"Eu deveria ter mandado embora uns três ou quatro", admite Silas, ao falar sobre a demissão do Grêmio
24 de maio de 2013 3Quase três anos após ter sido demitido pelo Grêmio, o técnico Silas, 48 anos, admite que deveria ter mandado embora, por indisciplina, "uns três ou quatro jogadores". É a primeira vez que ele fala sobre os episódios de suposta insubordinação que marcaram a intertemporada realizada pela equipe em julho de 2010, na interrupção do Brasileirão em meio ao Mundial da África do Sul.
O ponto alto daquela intertemporada foi a Copa da Hora, em Florianópolis, disputada, além do Grêmio, por Coritiba, Vasco e Avaí. As péssimas atuações da equipe, que terminou em último lugar, teriam sido resultado da insatisfação dos jogadores com a obrigação de fazer a preparação fora de Porto Alegre. Irritado, o meia Hugo chegou a dizer que o torneio "só atrapalhava".
Mesmo que tenham sido evidentes os sinais de boicote ao treinador, nenhum jogador foi responsabilizado pela direção.
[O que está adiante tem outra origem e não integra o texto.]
`config.mk`:
```
export PLATFORM = sky130hd
export DESIGN_NAME = eq_pin_control
export DESIGN_NICKNAME = d
export VERILOG_FILES = /design/src/rtl/eq_pins_pkg.sv /design/src/rtl/pin_pulse_detect.sv /design/src/rtl/event_status.sv /design/src/rtl/eq_pin_control.sv
export SDC_FILE = /design/constraint.sdc
export NUM_CORES = 1
export LEC_CHECK = 0
export ABC_AREA = 1
export BUFFER_PORTS_ARGS = -buffer_cell sky130_fd_sc_hd__buf_4
export CORE_ASPECT_RATIO = 0.6
export CORE_MARGIN = 4
export CORE_UTILIZATION = 40
export DETAILED_ROUTE_END_ITERATION = 8
export GPL_TIMING_DRIVEN = 0
export PLACE_DENSITY = 0.68
export SLEW_MARGIN = 20
export SYNTH_ARGS = -nofsm -noshare
export SYNTH_HDL_FRONTEND = slang
export SYNTH_SLANG_ARGS = --single-unit
```
`constraint.sdc`:
```
create_clock -name SYS_CLK -period 2.3 [get_ports SYS_CLK]
set_clock_uncertainty 0.15 [all_clocks]
set_input_delay 0.345 -clock SYS_CLK [delete_from_list [all_inputs] [get_ports SYS_CLK]]
set_output_delay 0.345 -clock SYS_CLK [all_outputs]
set_load 0.02 [all_outputs]
```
- Eu deveria ter mandado embora uns três ou quatro jogadores com quem tive sérios problemas fora de campo. Não fiz isso talvez por inexperiência, por ter bom coração - revela Silas, atual treinador do Náutico, adversário do Grêmio neste domingo, no Alfredo Jaconi, em Caxias do Sul.
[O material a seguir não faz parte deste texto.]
===== src/hw/blt_defs.svh =====
// constants for the block-transfer control register bank
`ifndef BLT_DEFS_SVH
`define BLT_DEFS_SVH

`define BLT_AW        16
`define BLT_PW        21
`define BLT_CW        10
`define BLT_OFS_CTRL  16'h8000
`define BLT_OFS_STAT  16'h8004
`define BLT_OFS_SRC   16'h800C
`define BLT_OFS_DST   16'h8010
`define BLT_OFS_ROW   16'h8014
`define BLT_OFS_WID   16'h8018
`define BLT_OFS_HGT   16'h801C
`define BLT_BIT_EN    0
`define BLT_BIT_SLIN  16
`define BLT_BIT_DLIN  17
`define BLT_BIT_DEPTH 18
`define BLT_BIT_BUSY  0
`define BLT_STEP8     21'h000001
`define BLT_STEP16    21'h000002
`define BLT_RST_WORD  32'h00000000
`define BLT_RST_PTR   21'h000000
`define BLT_RST_CNT   10'h000
`define BLT_ONE_CNT   10'h001

`endif


===== src/hw/blt_pkg.sv =====
// types shared by the block-transfer engine files
package blt_pkg;
  typedef enum logic {BLT_IDLE, BLT_RUN} blt_state_t;
  typedef logic [20:0] blt_ptr_t;
  typedef logic [9:0]  blt_cnt_t;
endpackage


===== src/hw/blt_ctrl.sv =====
// block-transfer control register bank with address walker
//
// The implementer's own choice: the strobed register port.
`timescale 1ns/10ps
`default_nettype none
`include "blt_defs.svh"

module blt_ctrl (
  input  wire logic        ref_clk_i,
  input  wire logic        rst_n_i,
  input  wire logic [15:0] addr_i,
  input  wire logic [31:0] wdata_i,
  input  wire logic        wr_i,
  input  wire logic        rd_i,
  output logic      [31:0] rdata_o,
  output logic             busy_o,
  output logic      [20:0] src_addr_o,
  output logic      [20:0] dst_addr_o
);
  import blt_pkg::*;

  // ---------------------------------------------------------------
  // decode
  // ---------------------------------------------------------------
  function automatic logic hit(input logic [15:0] a, input logic [15:0] ofs);
    hit = (a == ofs);
  endfunction

  function automatic blt_ptr_t step_of(input logic depth);
    step_of = depth ? `BLT_STEP16 : `BLT_STEP8;
  endfunction

  logic       wr_ctrl_w;
  logic       start_w;
  blt_state_t state_r;
  blt_state_t state_nxt;
  logic       depth_r;
  logic       slin_r;
  logic       dlin_r;
  blt_ptr_t   src_base_r;
  blt_ptr_t   dst_base_r;
  blt_ptr_t   row_ofs_r;
  blt_cnt_t   wid_r;
  blt_cnt_t   hgt_r;
  blt_cnt_t   col_r;
  blt_cnt_t   line_r;
  blt_cnt_t   col_nxt;
  blt_cnt_t   line_nxt;
  logic       run_w;
  logic       row_end_w;
  logic       last_w;
  blt_ptr_t   step_w;
  logic [31:0] rd_mux_w;
  blt_ptr_t   src_row_w;
  blt_ptr_t   dst_row_w;

  assign wr_ctrl_w = wr_i && hit(addr_i, `BLT_OFS_CTRL);
  assign start_w   = wr_ctrl_w && wdata_i[`BLT_BIT_EN] && (state_r == BLT_IDLE);
  assign run_w     = (state_r == BLT_RUN);
  assign row_end_w = run_w && (col_r == wid_r - `BLT_ONE_CNT);
  assign last_w    = row_end_w && (line_r == hgt_r - `BLT_ONE_CNT);
  assign step_w    = step_of(depth_r);
  assign col_nxt   = start_w ? `BLT_RST_CNT : (row_end_w ? `BLT_RST_CNT : (run_w ? col_r + `BLT_ONE_CNT : col_r));
  assign line_nxt  = start_w ? `BLT_RST_CNT : (row_end_w ? line_r + `BLT_ONE_CNT : line_r);
  assign state_nxt = start_w ? BLT_RUN : (last_w ? BLT_IDLE : state_r);

  // ---------------------------------------------------------------
  // read mux
  // ---------------------------------------------------------------
  // enable bit is write only and always reads back zero
  assign rd_mux_w =
    hit(addr_i, `BLT_OFS_CTRL) ? {13'h0000, depth_r, dlin_r, slin_r, 16'h0000} :
    hit(addr_i, `BLT_OFS_STAT) ? {31'h00000000, run_w} :
    hit(addr_i, `BLT_OFS_SRC)  ? {11'h000, src_base_r} :
    hit(addr_i, `BLT_OFS_DST)  ? {11'h000, dst_base_r} :
    hit(addr_i, `BLT_OFS_ROW)  ? {11'h000, row_ofs_r} :
    hit(addr_i, `BLT_OFS_WID)  ? {22'h000000, wid_r} :
    hit(addr_i, `BLT_OFS_HGT)  ? {22'h000000, hgt_r} : `BLT_RST_WORD;

  // ---------------------------------------------------------------
  // registers
  // ---------------------------------------------------------------
  always_ff @(posedge ref_clk_i or negedge rst_n_i) begin
    if (!rst_n_i) begin
      depth_r    <= 1'b0;
      slin_r     <= 1'b0;
      dlin_r     <= 1'b0;
      src_base_r <= `BLT_RST_PTR;
      dst_base_r <= `BLT_RST_PTR;
      row_ofs_r  <= `BLT_RST_PTR;
      wid_r      <= `BLT_RST_CNT;
      hgt_r      <= `BLT_RST_CNT;
      rdata_o    <= `BLT_RST_WORD;
    end else begin
      if (wr_ctrl_w) begin
        depth_r <= wdata_i[`BLT_BIT_DEPTH];
        dlin_r  <= wdata_i[`BLT_BIT_DLIN];
        slin_r  <= wdata_i[`BLT_BIT_SLIN];
      end
      if (wr_i && hit(addr_i, `BLT_OFS_SRC)) src_base_r <= wdata_i[20:0];
      if (wr_i && hit(addr_i, `BLT_OFS_DST)) dst_base_r <= wdata_i[20:0];
      if (wr_i && hit(addr_i, `BLT_OFS_ROW)) row_ofs_r  <= wdata_i[20:0];
      if (wr_i && hit(addr_i, `BLT_OFS_WID)) wid_r      <= wdata_i[9:0];
      if (wr_i && hit(addr_i, `BLT_OFS_HGT)) hgt_r      <= wdata_i[9:0];
      rdata_o <= rd_i ? rd_mux_w : `BLT_RST_WORD;
    end
  end

  // ---------------------------------------------------------------
  // walker
  // ---------------------------------------------------------------
  always_ff @(posedge ref_clk_i or negedge rst_n_i) begin
    if (!rst_n_i) begin
      state_r <= BLT_IDLE;
      busy_o  <= 1'b0;
      col_r   <= `BLT_RST_CNT;
      line_r  <= `BLT_RST_CNT;
    end else begin
      state_r <= state_nxt;
      busy_o  <= (state_nxt == BLT_RUN);
      col_r   <= col_nxt;
      line_r  <= line_nxt;
    end
  end

  blt_ptr u_src (
    .ref_clk_i (ref_clk_i),
    .rst_n_i   (rst_n_i),
    .load_i    (start_w),
    .base_i    (src_base_r),
    .adv_i     (run_w),
    .row_end_i (row_end_w),
    .linear_i  (slin_r),
    .step_i    (step_w),
    .offset_i  (row_ofs_r),
    .ptr_o     (src_addr_o),
    .row_o     (src_row_w)
  );

  blt_ptr u_dst (
    .ref_clk_i (ref_clk_i),
    .rst_n_i   (rst_n_i),
    .load_i    (start_w),
    .base_i    (dst_base_r),
    .adv_i     (run_w),
    .row_end_i (row_end_w),
    .linear_i  (dlin_r),
    .step_i    (step_w),
    .offset_i  (row_ofs_r),
    .ptr_o     (dst_addr_o),
    .row_o     (dst_row_w)
  );

  // ---------------------------------------------------------------
  // checks
  // ---------------------------------------------------------------
  property p_start;
    @(posedge ref_clk_i) disable iff (!rst_n_i)
    (wr_i && addr_i == `BLT_OFS_CTRL && wdata_i[`BLT_BIT_EN] && !busy_o && !run_w)
      |=> busy_o && src_addr_o == $past(src_base_r) && dst_addr_o == $past(dst_base_r);
  endproperty
  a_start: assert property (p_start) else $error("start write did not begin transfer");

  property p_ctrl_rd;
    @(posedge ref_clk_i) disable iff (!rst_n_i)
    (rd_i && addr_i == `BLT_OFS_CTRL) |=> rdata_o[15:0] == 16'h0000 && rdata_o[31:19] == 13'h0000
      && rdata_o[`BLT_BIT_DEPTH] == $past(depth_r) && rdata_o[`BLT_BIT_DLIN] == $past(dlin_r)
      && rdata_o[`BLT_BIT_SLIN] == $past(slin_r);
  endproperty
  a_ctrl_rd: assert property (p_ctrl_rd) else $error("control readback wrong");

  property p_stat_rd;
    @(posedge ref_clk_i) disable iff (!rst_n_i)
    (rd_i && addr_i == `BLT_OFS_STAT) |=> rdata_o == {31'h00000000, $past(busy_o)};
  endproperty
  a_stat_rd: assert property (p_stat_rd) else $error("status busy bit wrong");

  property p_unmapped;
    @(posedge ref_clk_i) disable iff (!rst_n_i)
    (rd_i && addr_i[15] == 1'b0) |=> rdata_o == 32'h00000000;
  endproperty
  a_unmapped: assert property (p_unmapped) else $error("read outside bank not zero");

  property p_step8;
    @(posedge ref_clk_i) disable iff (!rst_n_i)
    (run_w && !row_end_w && !depth_r) |=> src_addr_o == $past(src_addr_o) + `BLT_STEP8;
  endproperty
  a_step8: assert property (p_step8) else $error("8 bpp step wrong");

  property p_step16;
    @(posedge ref_clk_i) disable iff (!rst_n_i)
    (run_w && !row_end_w && depth_r) |=> dst_addr_o == $past(dst_addr_o) + `BLT_STEP16;
  endproperty
  a_step16: assert property (p_step16) else $error("16 bpp step wrong");

  property p_dst_lin;
    @(posedge ref_clk_i) disable iff (!rst_n_i)
    (row_end_w && !last_w && dlin_r) |=> dst_addr_o == $past(dst_addr_o) + $past(step_w);
  endproperty
  a_dst_lin: assert property (p_dst_lin) else $error("linear destination not packed");

  property p_dst_rect;
    @(posedge ref_clk_i) disable iff (!rst_n_i)
    (row_end_w && !last_w && !dlin_r) |=> dst_addr_o == $past(dst_row_w) + $past(row_ofs_r);
  endproperty
  a_dst_rect: assert property (p_dst_rect) else $error("rectangular destination wrap wrong");

  property p_src_rect;
    @(posedge ref_clk_i) disable iff (!rst_n_i)
    (row_end_w && !last_w && !slin_r) |=> src_addr_o == $past(src_row_w) + $past(row_ofs_r);
  endproperty
  a_src_rect: assert property (p_src_rect) else $error("rectangular source wrap wrong");

  property p_src_lin;
    @(posedge ref_clk_i) disable iff (!rst_n_i)
    (row_end_w && !last_w && slin_r) |=> src_addr_o == $past(src_addr_o) + $past(step_w);
  endproperty
  a_src_lin: assert property (p_src_lin) else $error("linear source not continued");

  property p_done;
    @(posedge ref_clk_i) disable iff (!rst_n_i)
    last_w |=> !busy_o;
  endproperty
  a_done: assert property (p_done) else $error("busy stayed after last pixel");
endmodule

`default_nettype wire


===== src/hw/blt_ptr.sv =====
// address pointer with row-end update in rectangular or linear mode
`timescale 1ns/10ps
`default_nettype none
`include "blt_defs.svh"

module blt_ptr (
  input  wire logic            ref_clk_i,
  input  wire logic            rst_n_i,
  input  wire logic            load_i,
  input  wire blt_pkg::blt_ptr_t base_i,
  input  wire logic            adv_i,
  input  wire logic            row_end_i,
  input  wire logic            linear_i,
  input  wire blt_pkg::blt_ptr_t step_i,
  input  wire blt_pkg::blt_ptr_t offset_i,
  output logic                 [20:0] ptr_o,
  output logic                 [20:0] row_o
);
  import blt_pkg::*;

  blt_ptr_t ptr_r;
  blt_ptr_t row_r;
  blt_ptr_t ptr_nxt;
  blt_ptr_t row_nxt;
  blt_ptr_t seq_w;
  blt_ptr_t wrap_w;

  assign seq_w   = ptr_r + step_i;
  // linear packs rows back to back, rectangular jumps by the row offset
  assign wrap_w  = linear_i ? seq_w : (row_r + offset_i);
  assign ptr_nxt = load_i ? base_i : (adv_i ? (row_end_i ? wrap_w : seq_w) : ptr_r);
  assign row_nxt = load_i ? base_i : ((adv_i && row_end_i) ? wrap_w : row_r);

  always_ff @(posedge ref_clk_i or negedge rst_n_i) begin
    if (!rst_n_i) begin
      ptr_r <= `BLT_RST_PTR;
      row_r <= `BLT_RST_PTR;
    end else begin
      ptr_r <= ptr_nxt;
      row_r <= row_nxt;
    end
  end

  assign ptr_o = ptr_r;
  assign row_o = row_r;
endmodule

`default_nettype wire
Silas também não cita nomes. Mas está convencido de que os reflexos desse comportamento se estenderam na retomada do Brasileirão. Bastaram algumas rodadas para o time despencar na tabela, ingressar na zona de rebaixamento, e a direção demiti-lo, contratando Renato Portaluppi para o seu lugar.
Como manteve algumas amizades, entre elas o presidente Duda Kroeff e o então diretor de futebol Luiz Onofre Meira, Silas prefere recordar os momentos bons. O principal, claro, o título gaúcho, o último conquistado pelo Grêmio. E a série de 15 vitórias consecutivas.
- Você acha que eu iria esquecer (do título)? Também vou entar para a história como o último teinador campeão pelo Grêmio dentro do Olímpico - sorri.
Silas cita como "inesquecíveis" a vitória por 3 a 2 contra o Fluminense, dentro do Maracanã, pela Copa do Brasil, "com um jogador a menos", os 2 a 0 contra o Inter no Beira-Rio, no primeiro Gre-Nal decisivo do Gauchão, e a virada por 4 a 3 contra o Santos, pelas semifinais da Copa do Brasil.
- Até hoje meus filhos assistem o vídeo daqueles dois gols no Gre-Nal - conta o treinador.
Silas orgulha-se de ter promovido o volante Fernando e de impedir que Jonas fosse mandado embora. Sobre a demissão, acha que ela não ocorreu da melhor forma, mas admite que precisava mesmo sair, diante da forte pressão.
- Tudo aquilo me fez crescer. Como treinador, acho que fico melhor a cada ano - afirma, sem descartar uma volta ao Grêmio no futuro.